18. An electrical joint, comprising

a male electrical connector;

a mating female electrical connector; and

a resilient electrically conductive clip ring electrically connecting an outer diameter of said male connector with an inner diameter of said female connector, said clip ring comprising:

an annular-shaped body having an inner wall and an outer wall;

said inner wall engaging said outer diameter of said male connector;

said outer wall engaging said inner diameter of said female connector and having a plurality of circumferentially spaced slots, thereby rendering said outer wall operatively elastically flexible radially inwardly toward said inner wall when said clip ring is brought by said male connector into an interior of said female connector;

wherein said outer wall has a first section extending obliquely and away from an edge of said inner wall, and a second section extending obliquely from an edge of the first section and towards said inner wall.

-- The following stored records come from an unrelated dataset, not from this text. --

File: src/sv/rlt_pkg.sv
// rlt_pkg: shared sizes, status codes, controller states and command struct
// for the recursive lock table; no dependencies
package rlt_pkg;

    localparam int NUM_LOCKS      = 16;
    localparam int THREAD_ID_BITS = 8;
    localparam int COUNT_BITS     = 16;

    // fixed field widths of the request and result words
    localparam int OP_W      = 2;
    localparam int IN_IDX_W  = 4;
    localparam int IN_TID_W  = 8;
    localparam int STATUS_W  = 3;
    localparam int OUT_CNT_W = 16;

    localparam int SLOT_W = $clog2(NUM_LOCKS);

    localparam logic [OP_W-1:0] OP_ALLOC   = 2'd0;
    localparam logic [OP_W-1:0] OP_CLOSE   = 2'd1;
    localparam logic [OP_W-1:0] OP_ACQUIRE = 2'd2;
    localparam logic [OP_W-1:0] OP_RELEASE = 2'd3;

    localparam logic [STATUS_W-1:0] ST_DONE        = 3'd0;
    localparam logic [STATUS_W-1:0] ST_OTHER_OWNER = 3'd1;
    localparam logic [STATUS_W-1:0] ST_NO_SLOT     = 3'd2;
    localparam logic [STATUS_W-1:0] ST_NOT_OWNER   = 3'd3;
    localparam logic [STATUS_W-1:0] ST_COUNT_FULL  = 3'd4;

    localparam logic [COUNT_BITS-1:0] COUNT_MAX = {COUNT_BITS{1'b1}};

    typedef enum logic [1:0] {
        S_IDLE,
        S_LOOKUP,
        S_UPDATE
    } t_state;

    typedef struct packed {
        logic capture;
        logic lookup;
        logic update;
    } t_dp_cmd;

endpackage

File: src/sv/rlt_ctrl.sv
// rlt_ctrl: request sequencer for the recursive lock table
// depends on rlt_pkg
module rlt_ctrl import rlt_pkg::*; (
    input  logic    i_clk,
    input  logic    i_rst_n,
    input  logic    i_start,
    output logic    o_busy,
    output t_dp_cmd o_cmd
);

    t_state r_state;
    t_state n_state;

    always_ff @(posedge i_clk) begin
        if (!i_rst_n) begin
            r_state <= S_IDLE;
        end else begin
            r_state <= n_state;
        end
    end

    always_comb begin
        n_state = r_state;
        o_cmd   = '0;
        o_busy  = 1'b1;
        unique case (r_state)
            S_IDLE: begin
                o_busy = 1'b0;
                if (i_start) begin
                    o_cmd.capture = 1'b1;
                    n_state       = S_LOOKUP;
                end
            end
            S_LOOKUP: begin
                o_cmd.lookup = 1'b1;
                n_state      = S_UPDATE;
            end
            S_UPDATE: begin
                o_cmd.update = 1'b1;
                n_state      = S_IDLE;
            end
            default: begin
                n_state = S_IDLE;
            end
        endcase
    end

endmodule

File: src/sv/rlt_dp.sv
// rlt_dp: lock slot registers, free-slot search and read-modify-write update
// depends on rlt_pkg
module rlt_dp import rlt_pkg::*; (
    input  logic                  i_clk,
    input  logic                  i_rst_n,
    input  t_dp_cmd               i_cmd,
    input  logic [OP_W-1:0]       i_op,
    input  logic [IN_IDX_W-1:0]   i_lock_index,
    input  logic [IN_TID_W-1:0]   i_thread_id,
    output logic                  o_valid,
    output logic [IN_IDX_W-1:0]   o_result_index,
    output logic [STATUS_W-1:0]   o_status,
    output logic [OUT_CNT_W-1:0]  o_nest_count
);

    // slot state
    logic [NUM_LOCKS-1:0]      r_used;
    logic [NUM_LOCKS-1:0]      r_own_vld;
    logic [THREAD_ID_BITS-1:0] r_owner [NUM_LOCKS];
    logic [COUNT_BITS-1:0]     r_nest  [NUM_LOCKS];

    // captured request
    logic [OP_W-1:0]           r_op;
    logic [IN_IDX_W-1:0]       r_idx;
    logic [THREAD_ID_BITS-1:0] r_tid;

    // lookup results
    logic                      r_free_found;
    logic [SLOT_W-1:0]         r_free_idx;
    logic                      r_in_range;
    logic                      r_rd_vld;
    logic [THREAD_ID_BITS-1:0] r_rd_owner;
    logic [COUNT_BITS-1:0]     r_rd_nest;

    // result word
    logic                      r_valid;
    logic [IN_IDX_W-1:0]       r_res_idx;
    logic [STATUS_W-1:0]       r_res_status;
    logic [OUT_CNT_W-1:0]      r_res_nest;

    logic [SLOT_W-1:0]         slot;
    logic                      free_found;
    logic [SLOT_W-1:0]         free_idx;

    assign slot = SLOT_W'(r_idx);

    // lowest unused slot
    always_comb begin
        free_found = 1'b0;
        free_idx   = '0;
        for (int i = NUM_LOCKS - 1; i >= 0; i--) begin
            if (!r_used[i]) begin
                free_found = 1'b1;
                free_idx   = SLOT_W'(i);
            end
        end
    end

    always_ff @(posedge i_clk) begin
        if (i_cmd.capture) begin
            r_op  <= i_op;
            r_idx <= i_lock_index;
            r_tid <= THREAD_ID_BITS'(i_thread_id);
        end
        if (i_cmd.lookup) begin
            r_free_found <= free_found;
            r_free_idx   <= free_idx;
            r_in_range   <= (32'(r_idx) < NUM_LOCKS);
            r_rd_vld     <= r_own_vld[slot];
            r_rd_owner   <= r_owner[slot];
            r_rd_nest    <= r_nest[slot];
        end
    end

    // update step: at most one slot written, one result word formed
    always_ff @(posedge i_clk) begin
        if (!i_rst_n) begin
            r_valid   <= 1'b0;
            r_used    <= '0;
            r_own_vld <= '0;
            for (int i = 0; i < NUM_LOCKS; i++) begin
                r_owner[i] <= '0;
                r_nest[i]  <= '0;
            end
        end else begin
            r_valid <= i_cmd.update;
            if (i_cmd.update) begin
                r_res_idx    <= r_idx;
                r_res_status <= ST_DONE;
                r_res_nest   <= OUT_CNT_W'(r_rd_nest);
                if (r_op == OP_ALLOC) begin
                    r_res_nest <= '0;
                    if (r_free_found) begin
                        r_used[r_free_idx]    <= 1'b1;
                        r_own_vld[r_free_idx] <= 1'b0;
                        r_owner[r_free_idx]   <= '0;
                        r_nest[r_free_idx]    <= '0;
                        r_res_idx             <= IN_IDX_W'(r_free_idx);
                    end else begin
                        r_res_idx    <= '0;
                        r_res_status <= ST_NO_SLOT;
                    end
                end else if (!r_in_range) begin
                    r_res_nest <= '0;
                end else begin
                    unique case (r_op)
                        OP_CLOSE: begin
                            r_used[slot] <= 1'b0;
                        end
                        OP_ACQUIRE: begin
                            if (r_rd_vld && r_rd_owner != r_tid) begin
                                r_res_status <= ST_OTHER_OWNER;
                            end else if (r_rd_nest == COUNT_MAX) begin
                                r_res_status <= ST_COUNT_FULL;
                            end else begin
                                r_own_vld[slot] <= 1'b1;
                                r_owner[slot]   <= r_tid;
                                r_nest[slot]    <= r_rd_nest + 1'b1;
                                r_res_nest      <= OUT_CNT_W'(r_rd_nest + 1'b1);
                            end
                        end
                        OP_RELEASE: begin
                            if (!r_rd_vld || r_rd_owner != r_tid) begin
                                r_res_status <= ST_NOT_OWNER;
                            end else begin
                                // count at zero or one leaves the lock free
                                if (r_rd_nest <= COUNT_BITS'(1)) begin
                                    r_own_vld[slot] <= 1'b0;
                                    r_owner[slot]   <= '0;
                                    r_nest[slot]    <= '0;
                                    r_res_nest      <= '0;
                                end else begin
                                    r_nest[slot] <= r_rd_nest - 1'b1;
                                    r_res_nest   <= OUT_CNT_W'(r_rd_nest - 1'b1);
                                end
                            end
                        end
                        default: begin
                            r_res_nest <= '0;
                        end
                    endcase
                end
            end
        end
    end

    assign o_valid        = r_valid;
    assign o_result_index = r_res_idx;
    assign o_status       = r_res_status;
    assign o_nest_count   = r_res_nest;

endmodule

File: src/sv/recursive_lock_table.sv
// recursive_lock_table: pool of recursive locks, top level
// result strobe o_valid is registered by the update step, which follows the capture
// and lookup steps; a new request is not taken until the current one is through:
// busy is high for the lookup and update states of the slot read-modify-write
// reset: synchronous active-low i_rst_n frees every slot and clears owners/counts
// results are shown for exactly one cycle; the receiver cannot stall
module recursive_lock_table import rlt_pkg::*; (
    input  logic                  i_clk,
    input  logic                  i_rst_n,
    // request word, taken when start is high and busy is low
    input  logic                  start,
    output logic                  busy,
    input  logic [OP_W-1:0]       i_op,
    input  logic [IN_IDX_W-1:0]   i_lock_index,
    input  logic [IN_TID_W-1:0]   i_thread_id,
    // result word, one cycle wide
    output logic                  o_valid,
    output logic [IN_IDX_W-1:0]   o_result_index,
    output logic [STATUS_W-1:0]   o_status,
    output logic [OUT_CNT_W-1:0]  o_nest_count
);

    // commands from the sequencer to the slot datapath
    t_dp_cmd cmd;

    // sequencer: idle -> lookup (registered slot read and free search)
    // -> update (slot write and result word)
    rlt_ctrl u_ctrl (
        .i_clk   (i_clk),
        .i_rst_n (i_rst_n),
        .i_start (start),
        .o_busy  (busy),
        .o_cmd   (cmd)
    );

    // slot registers and the request arithmetic
    rlt_dp u_dp (
        .i_clk          (i_clk),
        .i_rst_n        (i_rst_n),
        .i_cmd          (cmd),
        .i_op           (i_op),
        .i_lock_index   (i_lock_index),
        .i_thread_id    (i_thread_id),
        .o_valid        (o_valid),
        .o_result_index (o_result_index),
        .o_status       (o_status),
        .o_nest_count   (o_nest_count)
    );

endmodule
File: config.mk
export PLATFORM = sky130hd
export DESIGN_NAME = recursive_lock_table
export DESIGN_NICKNAME = d
export VERILOG_FILES = /design/src/sv/rlt_pkg.sv /design/src/sv/rlt_ctrl.sv /design/src/sv/rlt_dp.sv /design/src/sv/recursive_lock_table.sv
export SDC_FILE = /design/constraint.sdc
export NUM_CORES = 1
export LEC_CHECK = 0
export BUFFER_PORTS_ARGS = -buffer_cell sky130_fd_sc_hd__buf_2
export CAP_MARGIN = 20
export CORE_MARGIN = 4
export CORE_UTILIZATION = 57
export DETAILED_ROUTE_END_ITERATION = 7
export GPL_ROUTABILITY_DRIVEN = 0
export GPL_TIMING_DRIVEN = 0
export HOLD_SLACK_MARGIN = 0.03
export PLACE_DENSITY = 0.76
export SYNTH_ARGS = -nofsm -noshare
export SYNTH_HDL_FRONTEND = slang
export SYNTH_SLANG_ARGS = --single-unit
File: constraint.sdc
create_clock -name i_clk -period 4.1 [get_ports i_clk]
set_input_delay 0.82 -clock i_clk [delete_from_list [all_inputs] [get_ports i_clk]]
set_output_delay 0.82 -clock i_clk [all_outputs]
set_load 0.01 [all_outputs]
==> results.md <==
* GRT Resource Usage Total at 28.3%
* Fillcell total at 2682
* Crit path depth at 10
* Die height at 207 µm
* Slew HR at 16.5%
* Clk slew on worst S/H paths at 0.06 ns
* Clk buf depth at 3
* Register bit total from synthesis at 486
* Crit-path max FO at 9
* Die width at 207 µm
* Logic pwr share at 7.5%
* Synth Instances at 1700
* Footprint of the multi-input gates at 0.00795 mm²
* Pwr dens at 420 mW/mm²
* HPWL after detailed placement at 42500 µm
* Crit-path max cell delay at 0.59 ns
* Run status: complete, but fails checks
* CTS Sinks at 486
* Area Growth Syn to Fin at 12.1%
* Max-Cap Viols at 0
* Yosys cell types at 71
* Setup slack, reg-to-reg at -0.05 ns
* Sw Ratio at 22.7%
* DIE AREA at 0.0428 mm²
* Post-route DRC at 0
* Port bufs at 40
* Cell internal pwr at 8200 µW
* Antenna-violating nets left at 0
* Clock root cell: clkbuf_16
* Reg-to-Reg Start: u_dp.r_rd_nest[0]
* IO Count at 42
* Remaining Overflow, GRT at 0
* Largest net degree at the start of global routing at 32
* R2R cell count at 10
* Measured slew at the worst slew-check pin at 1.25 ns
* First-pass GRT wire length at 91600 µm
* Setup CP Type: flop to flop
* Syn Nets at 1720
* Storage element area at 0.0142 mm²
* Layout Nets at 1821
* Hold Fails Final Rpt at 0
* # diodes at 0
* Leak pwr at 0.00825 µW
* Achievable frequency at 241 MHz
* Sequential power share at 53.2%
* Fin crit share at 101%
* Drt total wl at 59900 µm
* Hold path cells at 1
* TritonCTS Buffers at 47
* Via density at 6.67
* # H-tree levels at 2
* Area of the core at 0.0388 mm²
* Post-route setup slack at -0.0530 ns
* Req. time, crit path at 4.31 ns
* Hold path endpoint: u_dp.r_tid[5]
* Fraction of layout cells with a size suffix above 1 at 19.7%
* Clk_lat worst skew at 0.58 ns
* CTS tree: yes
* Top_reg_cell synth: edfxtp_1
* CP delay by family, top: compound AO/OA/AOI/OAI gates
* Buffers & Inverters on Critical Path at 3
* Critical path's slowest cell: or4_4
* RSZ-0062 raised after global routing: true
* EDFF count, synth at 451
* Critical path capture point type: flop
* Tmin final at 4.15 ns
* Syn Std Cell Area at 0.0225 mm²
* Wirelength per Cell at 25.4 µm
* Hold Path Class: input port to flop
* Startpoint Class: flop
* Skew final at 0.0153 ns
* Total chip power at 10600 µW
* Cells along the critical path: clkbuf_1, inv_1, ha_1, o21ai_0, or4_4, or3_1, buf_2, a21oi_4, a21oi_2, o21ai_2
* Sequential area share after synthesis at 63.2%
* Clock power frac at 39.3%
* Worst R2R End: u_dp.r_owner[8][1]
* # rows at 72
* Via count at 15717
* Initial antenna violation count at 2
* Fin util at 65.1%
* Final setup violation count at 8
* Initial Utilization at 58.0%
* Hold buffers post-CTS at 0
* Number of global-route vias before repair at 15328
* Initial DRC Count at 2521
* Final Max Slew Viols at 0
* Avg Inst Size Synth at 13.3 µm²
* Worst VDD drop at 0.344 mV
* Crit path DAT at 4.36 ns
* Asr flop ratio synth at 0%
* Hold path start: i_thread_id[5]
* Violated checks: negative setup slack
* Net Sw Power at 2410 µW
* Pre-antenna DRT Iters at 8
* Syn. warnings at 0
[power groups by stage]
stage / sequential (µW) / clock, µW / combinational [µW]
2_1_floorplan: 5720 / 0 / 514
3_3_place_gp: 5740 / 0 / 744
3_5_place_dp: 5750 / 0 / 765
4_1_cts: 5640 / 4190 / 775
5_1_grt: 5660 / 4390 / 841
6_report: 5650 / 4170 / 797
[how the worst max path moves through the flow]
stage                 startpoint  slack, ns             endpoint
3_5_place_dp             i_rst_n      -0.99  u_dp.r_owner[12][3]
6_report       u_dp.r_rd_nest[0]      -0.05   u_dp.r_owner[8][1]
4_1_cts        u_dp.r_rd_nest[0]      0.009  u_dp.r_owner[14][3]
5_1_grt        u_dp.r_rd_nest[0]      -0.15   u_dp.r_owner[8][5]
3_3_place_gp             i_rst_n      -1.53   u_dp.r_nest[2][13]
2_1_floorplan            i_rst_n       0.03    u_dp.r_nest[4][0]
[final cells by class]
class	count	area share (%)
plain buffers	135	2.28
clock buffers	65	5.12
clock inverters	20	0.688
inverters	15	0.223
multi-input cells	1063	31.5
flip-flops and latches	486	56.4
well taps	518	2.57
repair buffers	53	1.26
[cell usage in the layout (no fill, tap or decap), drive strengths merged, types with 17 or more instances in the layout]
master,n
o221ai,18
and3,20
clkinv,17
nand2,96
nor3,51
edfxtp,451
o21ai,58
buf,96
nand3,41
mux4,125
and2,34
dfxtp,35
clkbuf,157
nor2,375
a21oi,64
[sequential cells by signal (all words and copies together), names as in the netlist, named ones only]
| register | flops |
|---|---|
| u_dp.r_free_idx | 4 |
| u_dp.o_valid | 1 |
| u_dp.o_status | 3 |
| u_dp.r_used | 16 |
| u_dp.r_rd_owner | 8 |
| u_dp.r_rd_nest | 16 |
| u_dp.r_idx | 4 |
| u_dp.r_tid | 8 |
| u_dp.r_op | 2 |
| u_ctrl.r_state | 2 |
| u_dp.o_result_index | 4 |
| u_dp.r_owner | 128 |
| u_dp.r_free_found | 1 |
| u_dp.r_nest | 256 |
| u_dp.o_nest_count | 16 |
| u_dp.r_rd_vld | 1 |
[metrics by stage]
stage               hold slack, ns  cell area (µm²)  setup slack (ns)  instances  TNS, ns
floorplan                    0.432            22500            0.0304       1700        0
global placement             0.459            23400             -1.53       2258  -600.63
detailed placement           0.469            23500            -0.989       2267  -222.82
CTS                          0.403            25100           0.00854       2351        0
global route                 0.412            25300            -0.146       2355    -8.06
finish                       0.418            25300           -0.0530       2355   -0.410
[cells in the mapped netlist, drive strengths merged (34+ instances only)]
library cell	count	share of area, %
a21oi	64	1.5
and2	34	0.94
buf	44	0.97
clkbuf	92	1.5
dfxtp	35	3.1
edfxtp	451	60
mux4	125	12
nand2	96	1.6
nand3	41	0.91
nor2	375	6.2
nor3	51	1.3
o21ai	58	1.3
[timing repair]
action,4_1_cts,5_1_grt
pin swaps,0,4
buffers inserted,0,3
setup endpoints to repair,317,368
resized for setup,39,48
[worst reg2reg max path, delay by kind of cell (launching register included)]
family | cells | cell delay, ns
AOI/OAI and AO/OA | 4 | 1.41
and+or+nand+nor | 2 | 0.94
buffers and inverters | 3 | 0.67
DFF | 1 | 0.43
adders and majority gates | 1 | 0.34
[layer usage]
layer | vias to the layer above | track usage (%) | wire length, µm
met5 | - | 0 | 17
met4 | 2 | 10.2 | 2420
met3 | 168 | 7.01 | 7180
met2 | 1106 | 44.4 | 28100
met1 | 7768 | 39.2 | 22200
li1 | 6673 | - | -
[kinds of logic (layout without fill, tap and decap cells)]
family                   Yosys count  after routing  synth area share [%]
buffers and inverters            151            288                  2.75
XOR/XNOR                          12             12                 0.466
adder cells (fa/ha/maj)            3              3                 0.167
AND/OR/NAND/NOR                  680            680                  13.6
AO/OA/AOI/OAI                    241            241                  7.26
flip-flops                       486            486                  63.2
multiplexers                     127            127                  12.6
No activity file was read; power rests on OpenSTA's default activity.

19. The electrical joint of claim 18, wherein said plurality of circumferentially spaced slots extend substantially through the whole entirety of said outer wall.

20. The electrical joint of claim 18, wherein said inner wall and said outer wall fully engage said outer diameter of said male connector and said inner diameter of said female connector, respectively.

21. The electrical joint of claim 18, wherein said inner wall is positioned in a first groove formed in said outer diameter of said male connector.

22. The electrical joint of claim 21, wherein said outer wall is received within a second groove formed in said inner diameter of said female connector.

23. The electrical joint of claim 18, wherein said body extending circumferentially for less than 360°C, and having first and second ends circumferentially spaced from each other.

24. The electrical joint of claim 23, wherein said first and second ends are brought into non-overlapping contact when said male and female connectors are fully mated.